What Is Herd Immunity?

It's not exactly the "safety in numbers" situation you might be imagining.
It's not exactly the "safety in numbers" situation you might be imagining. / peterhowell/iStock via Getty Images

In 1923, University of Manchester bacteriologists W.W.C. Topley and G.S. Wilson coined the phrase herd immunity in a study of how bacterial infections spread through a group of mice when some had been inoculated [PDF]. Though they stressed that further research was needed on the subject, the basic idea was that a community might be able to achieve overall protection from an infectious disease if a certain proportion of its individual members were immune.
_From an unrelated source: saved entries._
**src/pec_consts.svh**
```systemverilog
`ifndef PEC_CONSTS_SVH
`define PEC_CONSTS_SVH
`define PEC_FN_COUNT_RESET   7'h1C
`define PEC_FN_COUNT_TRIGGER 7'h1F
`define PEC_OUT_SET_REACHED  6'h12
`define PEC_OUT_DESIG_REACHED 6'h13
`define PEC_TYPE_PULSE       4'h0
`define PEC_TYPE_DIGITAL     4'h1
`define PEC_TYPE_SPEED       4'h2
`define PEC_TYPE_ONES_LSB    0
`define PEC_TYPE_TENS_LSB    4
`define PEC_COUNT_RESET_VAL  16'h0000
`endif

```
**src/pec_pkg.sv**
```systemverilog
package pec_pkg;
  typedef logic [15:0] pec_count_t;
  typedef enum logic [2:0] {
    PEC_IN_PULSE   = 3'b001,
    PEC_IN_DIGITAL = 3'b010,
    PEC_IN_SPEED   = 3'b100
  } pec_in_type_t;
endpackage

```
**src/pec_counter.sv**
```systemverilog
`timescale 1ns/1ns
`include "pec_consts.svh"
module pec_counter #(
  parameter int COUNT_W = 16
) (
  // clock and reset
  input  wire logic       clk,
  input  wire logic       reset,
  // terminal pins
  input  wire logic       fast_input_a,
  input  wire logic       fast_input_b,
  // configuration
  input  wire logic [7:0] hs_input_type_select,
  input  wire logic [6:0] hs_input_one_function,
  input  wire logic [6:0] hs_input_two_function,
  input  wire logic [15:0] set_count_value,
  input  wire logic [15:0] designated_count_value,
  input  wire logic [5:0] digital_output_a_function,
  input  wire logic [5:0] fast_output_a_function,
  input  wire logic [5:0] relay_output_a_function,
  input  wire logic [5:0] relay_output_b_function,
  // status
  output logic [15:0]     accumulated_count,
  output logic [1:0]      input_a_type,
  output logic [1:0]      input_b_type,
  output logic            set_reached,
  output logic            designated_reached,
  // outputs
  output logic            digital_output_a,
  output logic            fast_output_a,
  output logic            relay_output_a,
  output logic            relay_output_b
);
  if (COUNT_W != 16) begin : g_chk
    $error("pec_counter: COUNT_W must be 16");
  end

  logic [1:0] sync_a;
  logic [1:0] sync_b;
  logic [1:0] prev;
  logic [1:0] level;
  logic [1:0] rise;
  logic [6:0] fn [2];
  logic [3:0] tdig [2];
  logic [1:0] trig;
  logic [1:0] clr;
  pec_pkg::pec_count_t desig_eff;
  logic       any_trig;
  logic       any_clr;
  logic       hit_set;
  logic       hit_desig;
  pec_pkg::pec_count_t next_count;
  logic [3:0] ofn_sel_set;
  logic [3:0] ofn_sel_des;
  logic [5:0] ofn [4];
  logic [3:0] next_out;

  // two-stage synchronisers, first stage read only by the second
  always_ff @(posedge clk) begin
    if (reset) begin
      sync_a <= 2'h0;
      sync_b <= 2'h0;
      prev   <= 2'h0;
    end else begin
      sync_a <= {sync_a[0], fast_input_a};
      sync_b <= {sync_b[0], fast_input_b};
      prev   <= level;
    end
  end

  assign level = {sync_b[1], sync_a[1]};
  assign rise  = level & ~prev;
  assign fn[0] = hs_input_one_function;
  assign fn[1] = hs_input_two_function;
  assign tdig[0] = hs_input_type_select[`PEC_TYPE_ONES_LSB +: 4];
  assign tdig[1] = hs_input_type_select[`PEC_TYPE_TENS_LSB +: 4];

  // a terminal in pulse or speed mode does not serve as a discrete function input
  genvar gi;
  for (gi = 0; gi < 2; gi++) begin : g_term
    logic is_dig;
    assign is_dig   = (tdig[gi] == `PEC_TYPE_DIGITAL);
    assign trig[gi] = is_dig && (fn[gi] == `PEC_FN_COUNT_TRIGGER) && rise[gi];
    assign clr[gi]  = is_dig && (fn[gi] == `PEC_FN_COUNT_RESET) && level[gi];
  end

  assign input_a_type = tdig[0][1:0];
  assign input_b_type = tdig[1][1:0];

  // designated never exceeds set; clamp rather than trust the configuration
  assign desig_eff = (designated_count_value > set_count_value) ?
                     set_count_value : designated_count_value;
  assign any_trig  = |trig;
  assign any_clr   = |clr;
  assign hit_set   = (accumulated_count == set_count_value);
  assign hit_desig = (accumulated_count == desig_eff);

  // reaching set shows for one count period before restart, so outputs can see equality
  always_comb begin
    next_count = accumulated_count;
    if (any_clr) begin
      next_count = `PEC_COUNT_RESET_VAL;
    end else if (any_trig) begin
      if (hit_set) begin
        next_count = `PEC_COUNT_RESET_VAL;
      end else begin
        next_count = 16'(accumulated_count + 16'h0001);
      end
    end
  end

  assign ofn[0] = digital_output_a_function;
  assign ofn[1] = fast_output_a_function;
  assign ofn[2] = relay_output_a_function;
  assign ofn[3] = relay_output_b_function;

  for (gi = 0; gi < 4; gi++) begin : g_out
    assign ofn_sel_set[gi] = (ofn[gi] == `PEC_OUT_SET_REACHED);
    assign ofn_sel_des[gi] = (ofn[gi] == `PEC_OUT_DESIG_REACHED);
    assign next_out[gi] = (ofn_sel_set[gi] && (next_count == set_count_value)) ||
                          (ofn_sel_des[gi] && (next_count == desig_eff));
  end

  always_ff @(posedge clk) begin
    if (reset) begin
      accumulated_count  <= `PEC_COUNT_RESET_VAL;
      set_reached        <= 1'b0;
      designated_reached <= 1'b0;
      digital_output_a   <= 1'b0;
      fast_output_a      <= 1'b0;
      relay_output_a     <= 1'b0;
      relay_output_b     <= 1'b0;
    end else begin
      accumulated_count  <= next_count;
      set_reached        <= (next_count == set_count_value);
      designated_reached <= (next_count == desig_eff);
      digital_output_a   <= next_out[0];
      fast_output_a      <= next_out[1];
      relay_output_a     <= next_out[2];
      relay_output_b     <= next_out[3];
    end
  end

  property p_count_inc;
    @(posedge clk) disable iff (reset)
    (any_trig && !any_clr && !hit_set) |=> (accumulated_count == $past(accumulated_count) + 16'h1);
  endproperty
  a_count_inc: assert property (p_count_inc) else $error("count did not increment");

  property p_count_clear;
    @(posedge clk) disable iff (reset)
    any_clr |=> (accumulated_count == 16'h0000);
  endproperty
  a_count_clear: assert property (p_count_clear) else $error("count not cleared");

  property p_restart;
    @(posedge clk) disable iff (reset)
    (any_trig && hit_set) |=> (accumulated_count == 16'h0000);
  endproperty
  a_restart: assert property (p_restart) else $error("count did not restart");

  property p_set_out;
    @(posedge clk) disable iff (reset)
    (ofn_sel_set[0] && $stable(set_count_value) && $stable(digital_output_a_function))
      |-> (digital_output_a == (accumulated_count == set_count_value));
  endproperty
  a_set_out: assert property (p_set_out) else $error("set reached output wrong");

  property p_desig_out;
    @(posedge clk) disable iff (reset)
    (ofn_sel_des[1] && $stable(desig_eff) && $stable(fast_output_a_function))
      |-> (fast_output_a == hit_desig);
  endproperty
  a_desig_out: assert property (p_desig_out) else $error("designated output wrong");

  property p_type_gate;
    @(posedge clk) disable iff (reset)
    (tdig[0] != `PEC_TYPE_DIGITAL && tdig[1] != `PEC_TYPE_DIGITAL)
      |=> $stable(accumulated_count);
  endproperty
  a_type_gate: assert property (p_type_gate) else $error("non digital input changed count");

  property p_no_wrap;
    @(posedge clk) disable iff (reset)
    (accumulated_count == 16'hFFFF) |=> (accumulated_count != 16'h0000) || $past(any_clr)
      || $past(hit_set);
  endproperty
  a_no_wrap: assert property (p_no_wrap) else $error("count wrapped");

  property p_one_per_edge;
    @(posedge clk) disable iff (reset)
    (!any_trig && !any_clr) |=> $stable(accumulated_count);
  endproperty
  a_one_per_edge: assert property (p_one_per_edge) else $error("count moved without edge");

  // the first edge after release still shows reset values, so it is skipped
  property p_relay_set;
    @(posedge clk) disable iff (reset)
    (!$past(reset) && ofn_sel_set[2] && $stable(set_count_value)
      && $stable(relay_output_a_function)) |-> (relay_output_a == hit_set);
  endproperty
  a_relay_set: assert property (p_relay_set) else $error("relay a set output wrong");

  property p_relay_des;
    @(posedge clk) disable iff (reset)
    (!$past(reset) && ofn_sel_des[3] && $stable(desig_eff)
      && $stable(relay_output_b_function)) |-> (relay_output_b == hit_desig);
  endproperty
  a_relay_des: assert property (p_relay_des) else $error("relay b desig output wrong");

  property p_flag_set;
    @(posedge clk) disable iff (reset)
    (!$past(reset) && $stable(set_count_value)) |-> (set_reached == hit_set);
  endproperty
  a_flag_set: assert property (p_flag_set) else $error("set reached flag wrong");

  property p_flag_desig;
    @(posedge clk) disable iff (reset)
    (!$past(reset) && $stable(desig_eff)) |-> (designated_reached == hit_desig);
  endproperty
  a_flag_desig: assert property (p_flag_desig) else $error("desig reached flag wrong");
endmodule

```
**config.mk**
```make
export PLATFORM = sky130hd
export DESIGN_NAME = pec_counter
export DESIGN_NICKNAME = d
export VERILOG_FILES = /design/src/pec_pkg.sv /design/src/pec_counter.sv
export VERILOG_INCLUDE_DIRS = /design/src /design/src/src
export SDC_FILE = /design/constraint.sdc
export NUM_CORES = 1
export LEC_CHECK = 0
export BUFFER_PORTS_ARGS = -buffer_cell sky130_fd_sc_hd__buf_2
export CAP_MARGIN = 40
export CORE_MARGIN = 1.5
export CORE_UTILIZATION = 30
export CTS_BUF_LIST = sky130_fd_sc_hd__clkbuf_4
export CTS_CLUSTER_SIZE = 25
export DETAILED_ROUTE_END_ITERATION = 12
export GPL_TIMING_DRIVEN = 0
export PLACE_DENSITY_LB_ADDON = 0.1
export SYNTH_ARGS = -nofsm -noshare
export SYNTH_HDL_FRONTEND = slang
export SYNTH_SLANG_ARGS = --single-unit
```
**constraint.sdc**
```tcl
create_clock -name clk -period 4.4 [get_ports clk]
set_clock_uncertainty 0.15 [all_clocks]
set_input_delay 0.44 -clock clk [delete_from_list [all_inputs] [get_ports clk]]
set_output_delay 0.44 -clock clk [all_outputs]
set_load 0.05 [all_outputs]
```
==> flow_metrics.env <==
export IMPL_synthTopCellsByCount="41 x nor2_1, 28 x dfxtp_1, 27 x inv_1, 27 x nand2_1, 26 x xor2_1"
export IMPL_globalplace_congestion=0.910
export IMPL_rsz0062_at_grt="false"
export IMPL_syn_num_nets=496
export IMPL_clk_insertion_delay_late_ps=330
export IMPL_clockRootBuffer="clkbuf_4"
export IMPL_cts_resized=0
export IMPL_drcViolationCount=0
export IMPL_start_util_pct=30.6
export IMPL_grt_pass1_vias=3167
export IMPL_ys_ff_latch=28
export IMPL_relSlewSlack_pct=56.3
export IMPL_leakagePower_uw=0.00169
export IMPL_grt_max_degree=16
export IMPL_fin_ws_ps=349
export IMPL_ys_flop_type="dfxtp_1"
export IMPL_path_buf_inv=3
export IMPL_tns_ps=0
export IMPL_outcome="finished clean"
export IMPL_crit_end="relay_output_b$_SDFF_PP0_"
export IMPL_drive_gt1_share_pct=25.6
export IMPL_path_depth=15
export IMPL_die_x_um=102
export IMPL_placed_cells=636
export IMPL_clock_fmax_mhz=247
export IMPL_power_total_uw=563
export IMPL_clk_pin_slew_ps=160
export IMPL_critPathTopFamily="simple AND/OR/NAND/NOR gates"
export IMPL_area_growth_pct=24.4
export IMPL_final_instance_count_excl_fill=640
export IMPL_crit_chain="clkbuf_1 -> inv_1 -> ha_1 -> nand4_1 -> or4_1 -> clkbuf_1 -> nand3_1 -> o221ai_1 -> nor3_1 -> xor2_1 -> or4_1 -> o211ai_1 -> nand4_1 -> nor3_1 -> o2111a_1"
export IMPL_die_area_mm2=0.0105
export IMPL_post_cts_setup_buffers=0
export IMPL_drtPass1Iterations=5
export IMPL_yosysUniqueCellTypes=59
export IMPL_synthMostInstantiatedCell="nor2_1"
export IMPL_r2r_end="relay_output_b$_SDFF_PP0_"
export IMPL_setup_viol=0
export IMPL_drt_iter0_drc=204
export IMPL_ctsHoldBuffers=0
export IMPL_cp_required_ps=4540
export IMPL_ys_warn_count=0
export IMPL_ant_nets=0
export IMPL_synth_avg_cell_area_um2=7.48
export IMPL_nNetsFinal=607
export IMPL_fin_crit_ps=4050
export IMPL_totalWireLength_mm=10.1
export IMPL_path_class="in2reg"
export IMPL_power_density_mw_per_mm2=152
export IMPL_fin_util_pct=38.1
export IMPL_reg2reg_setup_slack_ps=480
export IMPL_netlist_instances=397
export IMPL_antenna_found_initial=0
export IMPL_cp_data_arrival_time_ps=4190
export IMPL_via_per_inst=5.27
export IMPL_numCtsBuffers=3
export IMPL_synth_top_area_cell="dfxtp_1"
export IMPL_h_tree_depth=1
export IMPL_syn_area_mm2=0.00297
export IMPL_synth_area_leaders="dfxtp_1 19%, xor2_1 7.7%, ha_1 7.2%"
export IMPL_grt_total_usage_pct=19.3
export IMPL_startpoint="set_count_value[8]"
export IMPL_yosysSeqAreaShare_pct=18.9
export IMPL_fillers=1075
export IMPL_cp_start_kind="input pin"
export IMPL_dpl_worst_slack_ps=-67.8
export IMPL_grt_pass1_wl_mm=15.7
export IMPL_finalCritPeriodShare_pct=92.1
export IMPL_worstHoldPathType="in2reg"
export IMPL_portBuffers=106
export IMPL_slowest_stage="or4_1"
export IMPL_cts_buffer_depth=2
export IMPL_grt_ovfl_total=0
export IMPL_n_antenna_cell=0
export IMPL_core_area_mm2=0.00968
export IMPL_reg2regPathDepth=13
export IMPL_synth_top_area_share_pct=18.9
export IMPL_vdd_drop_max_uv=98.2
export IMPL_hpwlAfterDp_mm=8.49
export IMPL_numClockSinks=28
export IMPL_die_h_um=102
export IMPL_maxSlewViolCount=0
export IMPL_vias=3374
export IMPL_cts_tree="done"
export IMPL_slowest_delay_ps=560
export IMPL_drv_cap=0
export IMPL_cp_max_fo=10
export IMPL_synth_edf_count=0
export IMPL_hold_violations=0
export IMPL_placement_rows=36
export IMPL_worst_pin_slew_ps=650
export IMPL_ys_async_sr_fraction_pct=0
export IMPL_wire_per_inst_um=15.8
export IMPL_ios=108
export IMPL_crit_reg2reg_launch="sync_a[1]$_SDFF_PP0_"
export IMPL_crit_path_end_kind="flip-flop"
-- cell usage in the layout, fill, tap and decap left out, types with 4 or more instances in the layout --
cell type / count
dfxtp_1: 28
or2_2: 4
nand2b_1: 4
nor3_1: 18
buf_2: 109
nor2b_1: 9
o2111a_1: 4
mux2i_1: 9
xor2_1: 26
o211ai_1: 7
or3_1: 5
buf_4: 4
nand3_1: 19
nor2_1: 41
a21oi_1: 19
xnor2_1: 16
clkbuf_1: 9
nand4_1: 11
nor4_1: 15
o21a_1: 4
inv_1: 27
ha_1: 17
o21ai_0: 11
nand2_1: 27
-- kinds of logic (layout without fill, tap and decap cells) --
logic type / Yosys count / count (layout) / synth area share [%]
AND/OR/NAND/NOR: 178 / 178 / 32.3
adder cells (fa/ha/maj): 17 / 17 / 7.17
flip-flops: 28 / 28 / 18.9
multiplexers: 11 / 11 / 3.79
AO/OA/AOI/OAI: 77 / 77 / 19.3
XOR/XNOR: 42 / 42 / 12.4
buffers and inverters: 44 / 154 / 6.20
-- final cells by class --
cell class | count | area [um2] | share of cell area (%)
Inverter | 27 | 101 | 2.74
Sequential cell | 28 | 561 | 15.2
Tap cell | 133 | 166 | 4.51
Buffer | 17 | 83.8 | 2.27
Timing Repair Buffer | 106 | 531 | 14.4
Clock inverter | 1 | 3.75 | 0.102
Clock buffer | 3 | 22.5 | 0.610
Multi-Input combinational cell | 325 | 2220 | 60.2
-- sequential cells by signal, summed over array words and instances, names as in the netlist, 2 cells and up --
name and cells:
sync_b 2, prev 2, sync_a 2, accumulated_count 16
-- power by group --
group          switching, uW  internal, uW  total, uW
sequential             0.573           256        256
clock                   79.9          33.4        113
combinational            108          85.6        193
total                    188           375        563
-- worst min path at each step --
stage / start / cells after the start / end
floorplan: sync_a[0]$_SDFF_PP0_ / 1 / sync_a[1]$_SDFF_PP0_
global placement: sync_b[0]$_SDFF_PP0_ / 1 / sync_b[1]$_SDFF_PP0_
detailed placement: sync_a[0]$_SDFF_PP0_ / 1 / sync_a[1]$_SDFF_PP0_
CTS: fast_input_a / 2 / sync_a[0]$_SDFF_PP0_
global route: fast_input_a / 2 / sync_a[0]$_SDFF_PP0_
finish: fast_input_a / 2 / sync_a[0]$_SDFF_PP0_
-- layer usage --
metal	GRT usage, %	vias up	wire (um)
met5	0	-	0
met4	4.11	0	116
met3	3.28	9	783
met2	33.3	140	4760
met1	25.2	1552	4410
li1	-	1673	-
-- metrics by stage --
step           area, um2  hold slack, ps
2_1_floorplan       2970             264
3_3_place_gp        3660             272
3_5_place_dp        3660             274
4_1_cts             3690             138
5_1_grt             3690             133
6_report            3690             150
Note: power is estimated with default switching activity, not from simulation.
If, for example, a sick person came in contact with five people—four of whom were immune to the disease—that person could only pass it on to the one susceptible individual. Not only would the other four people remain healthy, but they also wouldn’t transmit the disease to whomever they encountered. This way, singular cases are much easier to contain, and a highly infectious disease becomes a much lower threat to an entire community.

Nearly a century after Topley and Wilson introduced the term, humans have seen herd immunity play out in real life more than a few times. As the Association for Professionals in Infection Control and Epidemiology explains, it often occurs when the majority of a population gets vaccinated against a certain disease. It’s still possible to contract chicken pox or measles, for instance, but so many people in the U.S. have received those vaccines that individual cases don’t easily become outbreaks (or pandemics).

Herd immunity can also happen when many individuals have already contracted a disease and now possess antibodies that make them immune to catching it again. Since we don’t have a vaccine for COVID-19 yet, some people are hoping we can achieve herd immunity this way. But according to Gypsyamber D’Souza and David Dowdy, epidemiology professors at the Johns Hopkins Bloomberg School of Public Health, recovered COVID-19 patients might only be immune to the disease “for months to years.” We don’t currently have enough information to know how reinfection works with this particular coronavirus, but we do know people can be reinfected with other coronaviruses. In other words, we shouldn't count on achieving herd immunity in this manner.

Furthermore, it’s estimated that at least 70 percent of individuals would need immunity to COVID-19 in order for the whole population to have herd immunity. Our healthcare system would quickly become overwhelmed with the number of cases and catastrophic number of deaths that would occur if people intentionally became infected to achieve immunity.

To summarize: Our best bet for conquering COVID-19 is to social-distance, wear a mask, and wait patiently for a vaccine.